> _What needs to be done_
Filter these entries, keeping only lines that hold the word "Counting".

Records contained in a dataset
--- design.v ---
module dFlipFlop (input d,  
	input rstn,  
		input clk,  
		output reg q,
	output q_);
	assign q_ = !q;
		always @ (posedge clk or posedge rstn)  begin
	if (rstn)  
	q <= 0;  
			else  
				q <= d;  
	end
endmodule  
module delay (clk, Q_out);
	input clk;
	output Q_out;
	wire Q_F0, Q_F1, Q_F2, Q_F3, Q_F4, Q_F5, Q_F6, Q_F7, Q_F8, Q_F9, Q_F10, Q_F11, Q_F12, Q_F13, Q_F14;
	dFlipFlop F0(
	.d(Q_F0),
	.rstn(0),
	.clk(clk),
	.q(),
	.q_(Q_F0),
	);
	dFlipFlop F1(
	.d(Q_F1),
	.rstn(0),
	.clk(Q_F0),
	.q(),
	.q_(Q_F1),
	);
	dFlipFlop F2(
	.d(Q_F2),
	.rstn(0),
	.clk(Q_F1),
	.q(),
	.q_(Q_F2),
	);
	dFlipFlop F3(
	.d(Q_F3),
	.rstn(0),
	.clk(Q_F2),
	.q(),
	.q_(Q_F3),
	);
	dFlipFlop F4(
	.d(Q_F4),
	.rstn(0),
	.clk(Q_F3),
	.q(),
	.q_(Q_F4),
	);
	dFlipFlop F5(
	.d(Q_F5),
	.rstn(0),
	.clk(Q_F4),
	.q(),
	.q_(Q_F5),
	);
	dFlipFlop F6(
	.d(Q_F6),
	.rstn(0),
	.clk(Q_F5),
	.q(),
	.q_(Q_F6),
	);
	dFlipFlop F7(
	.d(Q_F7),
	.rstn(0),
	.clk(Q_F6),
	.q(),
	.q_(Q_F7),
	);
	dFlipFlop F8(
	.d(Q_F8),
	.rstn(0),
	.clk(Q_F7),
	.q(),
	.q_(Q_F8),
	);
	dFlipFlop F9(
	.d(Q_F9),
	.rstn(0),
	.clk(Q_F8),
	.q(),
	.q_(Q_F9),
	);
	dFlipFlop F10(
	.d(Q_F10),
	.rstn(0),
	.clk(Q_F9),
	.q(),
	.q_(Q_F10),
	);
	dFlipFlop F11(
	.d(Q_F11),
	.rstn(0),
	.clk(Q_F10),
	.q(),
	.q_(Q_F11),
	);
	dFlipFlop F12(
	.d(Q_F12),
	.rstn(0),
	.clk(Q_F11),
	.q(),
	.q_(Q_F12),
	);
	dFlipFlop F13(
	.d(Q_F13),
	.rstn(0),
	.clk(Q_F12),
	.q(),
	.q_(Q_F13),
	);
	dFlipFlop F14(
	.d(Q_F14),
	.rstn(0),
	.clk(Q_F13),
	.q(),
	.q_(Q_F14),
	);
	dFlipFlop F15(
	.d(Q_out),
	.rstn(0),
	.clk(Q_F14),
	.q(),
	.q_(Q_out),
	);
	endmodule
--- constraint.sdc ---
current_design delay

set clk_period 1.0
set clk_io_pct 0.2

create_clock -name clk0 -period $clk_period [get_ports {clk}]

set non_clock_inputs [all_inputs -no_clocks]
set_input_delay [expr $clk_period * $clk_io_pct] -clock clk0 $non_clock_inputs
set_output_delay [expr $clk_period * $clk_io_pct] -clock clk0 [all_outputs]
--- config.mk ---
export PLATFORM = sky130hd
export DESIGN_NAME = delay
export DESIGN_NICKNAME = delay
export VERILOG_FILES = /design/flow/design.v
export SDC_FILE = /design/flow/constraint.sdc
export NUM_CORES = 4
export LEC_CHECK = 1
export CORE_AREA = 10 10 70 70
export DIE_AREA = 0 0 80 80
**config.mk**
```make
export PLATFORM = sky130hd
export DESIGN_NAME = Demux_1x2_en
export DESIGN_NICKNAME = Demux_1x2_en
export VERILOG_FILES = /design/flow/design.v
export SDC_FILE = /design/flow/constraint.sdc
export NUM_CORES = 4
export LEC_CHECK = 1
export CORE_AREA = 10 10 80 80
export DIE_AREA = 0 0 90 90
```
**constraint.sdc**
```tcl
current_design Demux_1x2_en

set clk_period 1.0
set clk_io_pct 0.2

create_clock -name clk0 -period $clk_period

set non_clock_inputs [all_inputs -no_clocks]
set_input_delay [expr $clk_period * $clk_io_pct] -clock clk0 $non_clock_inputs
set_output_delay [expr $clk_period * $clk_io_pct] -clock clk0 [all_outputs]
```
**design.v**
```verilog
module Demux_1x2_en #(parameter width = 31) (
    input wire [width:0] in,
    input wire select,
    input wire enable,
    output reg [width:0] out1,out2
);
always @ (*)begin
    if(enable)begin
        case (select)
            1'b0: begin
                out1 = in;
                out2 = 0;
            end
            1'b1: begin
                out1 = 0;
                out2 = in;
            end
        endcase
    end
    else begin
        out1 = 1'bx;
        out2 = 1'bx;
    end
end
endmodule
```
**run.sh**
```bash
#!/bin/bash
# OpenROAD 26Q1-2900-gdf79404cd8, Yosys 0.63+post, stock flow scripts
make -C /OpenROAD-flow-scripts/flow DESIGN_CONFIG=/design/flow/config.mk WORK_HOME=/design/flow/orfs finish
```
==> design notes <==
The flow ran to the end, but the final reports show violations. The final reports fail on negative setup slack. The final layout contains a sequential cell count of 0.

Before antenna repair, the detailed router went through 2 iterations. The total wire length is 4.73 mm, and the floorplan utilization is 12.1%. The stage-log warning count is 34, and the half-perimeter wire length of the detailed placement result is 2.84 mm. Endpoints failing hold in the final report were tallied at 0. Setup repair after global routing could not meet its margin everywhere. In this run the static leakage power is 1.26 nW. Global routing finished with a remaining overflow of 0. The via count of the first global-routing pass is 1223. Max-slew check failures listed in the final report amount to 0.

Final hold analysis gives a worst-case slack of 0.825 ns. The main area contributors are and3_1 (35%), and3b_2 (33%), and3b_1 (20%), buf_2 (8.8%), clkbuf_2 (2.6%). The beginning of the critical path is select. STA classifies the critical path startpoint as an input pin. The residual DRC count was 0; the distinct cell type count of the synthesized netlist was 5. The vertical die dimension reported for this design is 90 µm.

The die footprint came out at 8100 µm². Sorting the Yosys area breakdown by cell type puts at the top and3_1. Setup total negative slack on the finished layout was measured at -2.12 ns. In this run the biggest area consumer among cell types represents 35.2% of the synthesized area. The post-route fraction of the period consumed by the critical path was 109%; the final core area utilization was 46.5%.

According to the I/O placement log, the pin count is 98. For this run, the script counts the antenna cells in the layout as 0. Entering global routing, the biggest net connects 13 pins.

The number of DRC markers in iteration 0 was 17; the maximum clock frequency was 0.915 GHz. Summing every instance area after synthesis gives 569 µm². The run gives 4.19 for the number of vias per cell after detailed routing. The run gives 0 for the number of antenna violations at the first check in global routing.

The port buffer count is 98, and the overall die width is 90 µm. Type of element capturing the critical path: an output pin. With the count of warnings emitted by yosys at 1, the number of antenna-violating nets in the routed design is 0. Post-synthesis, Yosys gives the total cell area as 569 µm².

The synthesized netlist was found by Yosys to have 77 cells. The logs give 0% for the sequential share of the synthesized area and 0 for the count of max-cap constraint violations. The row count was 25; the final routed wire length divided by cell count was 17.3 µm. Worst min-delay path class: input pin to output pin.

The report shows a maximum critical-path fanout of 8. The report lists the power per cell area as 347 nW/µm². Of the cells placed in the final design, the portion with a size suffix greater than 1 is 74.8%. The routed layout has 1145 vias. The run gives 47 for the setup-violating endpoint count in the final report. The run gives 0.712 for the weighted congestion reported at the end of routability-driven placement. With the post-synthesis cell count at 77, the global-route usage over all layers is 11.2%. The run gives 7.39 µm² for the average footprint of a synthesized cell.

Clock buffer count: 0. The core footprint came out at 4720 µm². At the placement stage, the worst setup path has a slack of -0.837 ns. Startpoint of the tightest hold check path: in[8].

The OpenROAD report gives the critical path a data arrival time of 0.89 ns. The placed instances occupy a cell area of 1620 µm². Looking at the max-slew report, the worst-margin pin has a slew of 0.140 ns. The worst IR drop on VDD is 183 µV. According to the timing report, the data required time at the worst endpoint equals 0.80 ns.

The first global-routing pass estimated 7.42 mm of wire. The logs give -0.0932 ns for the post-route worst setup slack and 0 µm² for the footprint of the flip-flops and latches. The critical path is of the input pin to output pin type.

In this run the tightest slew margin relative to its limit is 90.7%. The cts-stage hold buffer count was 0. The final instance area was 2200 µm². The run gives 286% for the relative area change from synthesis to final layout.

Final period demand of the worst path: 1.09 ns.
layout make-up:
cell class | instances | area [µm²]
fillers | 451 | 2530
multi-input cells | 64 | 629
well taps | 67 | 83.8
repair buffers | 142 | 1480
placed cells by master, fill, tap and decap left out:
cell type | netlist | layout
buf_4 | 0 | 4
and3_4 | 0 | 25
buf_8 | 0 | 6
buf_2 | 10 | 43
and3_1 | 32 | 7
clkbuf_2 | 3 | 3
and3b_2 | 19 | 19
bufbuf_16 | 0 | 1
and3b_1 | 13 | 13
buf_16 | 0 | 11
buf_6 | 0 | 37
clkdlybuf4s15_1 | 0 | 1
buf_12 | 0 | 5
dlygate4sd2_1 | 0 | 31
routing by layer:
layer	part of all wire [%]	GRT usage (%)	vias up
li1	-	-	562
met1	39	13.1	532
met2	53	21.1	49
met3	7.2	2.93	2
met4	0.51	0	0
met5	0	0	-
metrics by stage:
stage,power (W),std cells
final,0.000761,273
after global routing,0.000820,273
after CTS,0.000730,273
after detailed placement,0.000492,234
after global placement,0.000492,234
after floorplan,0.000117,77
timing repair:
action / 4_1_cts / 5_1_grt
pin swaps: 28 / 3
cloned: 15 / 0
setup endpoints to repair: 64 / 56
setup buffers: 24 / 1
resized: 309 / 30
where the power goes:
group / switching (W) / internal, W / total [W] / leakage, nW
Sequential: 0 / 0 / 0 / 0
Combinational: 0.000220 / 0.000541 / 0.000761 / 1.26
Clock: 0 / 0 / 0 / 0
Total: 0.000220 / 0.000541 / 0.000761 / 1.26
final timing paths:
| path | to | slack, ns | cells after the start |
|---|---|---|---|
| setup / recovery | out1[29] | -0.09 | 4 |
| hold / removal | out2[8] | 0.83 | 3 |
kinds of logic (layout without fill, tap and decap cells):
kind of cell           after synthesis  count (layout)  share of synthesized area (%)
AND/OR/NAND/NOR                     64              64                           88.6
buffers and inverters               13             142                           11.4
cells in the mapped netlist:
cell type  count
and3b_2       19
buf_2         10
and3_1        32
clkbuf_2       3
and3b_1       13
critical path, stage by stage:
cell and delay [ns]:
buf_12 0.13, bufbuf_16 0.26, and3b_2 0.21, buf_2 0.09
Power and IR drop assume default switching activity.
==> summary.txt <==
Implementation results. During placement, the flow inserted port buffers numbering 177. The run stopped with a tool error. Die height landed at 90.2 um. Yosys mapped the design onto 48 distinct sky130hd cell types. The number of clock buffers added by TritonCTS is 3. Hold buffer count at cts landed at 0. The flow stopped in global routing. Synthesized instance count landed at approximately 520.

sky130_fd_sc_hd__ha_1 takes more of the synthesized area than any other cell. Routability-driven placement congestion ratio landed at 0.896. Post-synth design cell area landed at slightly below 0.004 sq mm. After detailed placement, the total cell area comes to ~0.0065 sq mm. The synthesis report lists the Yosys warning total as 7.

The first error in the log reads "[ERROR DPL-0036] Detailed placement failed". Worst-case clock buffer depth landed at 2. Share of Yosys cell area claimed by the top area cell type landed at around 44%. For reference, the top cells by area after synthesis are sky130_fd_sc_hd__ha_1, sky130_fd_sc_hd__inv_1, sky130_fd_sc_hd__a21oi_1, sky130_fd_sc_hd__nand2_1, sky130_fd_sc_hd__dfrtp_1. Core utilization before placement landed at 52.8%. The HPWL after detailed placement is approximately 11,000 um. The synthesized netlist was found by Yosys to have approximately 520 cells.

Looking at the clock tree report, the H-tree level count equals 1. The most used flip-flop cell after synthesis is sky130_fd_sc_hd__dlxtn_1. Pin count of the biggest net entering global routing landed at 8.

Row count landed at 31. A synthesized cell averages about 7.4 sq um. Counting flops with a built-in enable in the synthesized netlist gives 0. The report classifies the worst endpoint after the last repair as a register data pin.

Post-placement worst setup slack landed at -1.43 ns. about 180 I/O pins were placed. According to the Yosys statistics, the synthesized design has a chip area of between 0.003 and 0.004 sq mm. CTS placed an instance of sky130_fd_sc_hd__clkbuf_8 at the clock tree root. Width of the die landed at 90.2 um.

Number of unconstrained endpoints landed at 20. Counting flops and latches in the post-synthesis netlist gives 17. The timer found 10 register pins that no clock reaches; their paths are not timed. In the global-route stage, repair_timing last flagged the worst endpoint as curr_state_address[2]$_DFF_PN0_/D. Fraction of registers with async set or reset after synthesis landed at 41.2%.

> _Solution to this problem_
Row count landed at 31. A synthesized cell averages about 7.4 sq um. Counting flops with a built-in enable in the synthesized netlist gives 0. The report classifies the worst endpoint after the last repair as a register data pin.
Number of unconstrained endpoints landed at 20. Counting flops and latches in the post-synthesis netlist gives 17. The timer found 10 register pins that no clock reaches; their paths are not timed. In the global-route stage, repair_timing last flagged the worst endpoint as curr_state_address[2]$_DFF_PN0_/D. Fraction of registers with async set or reset after synthesis landed at 41.2%.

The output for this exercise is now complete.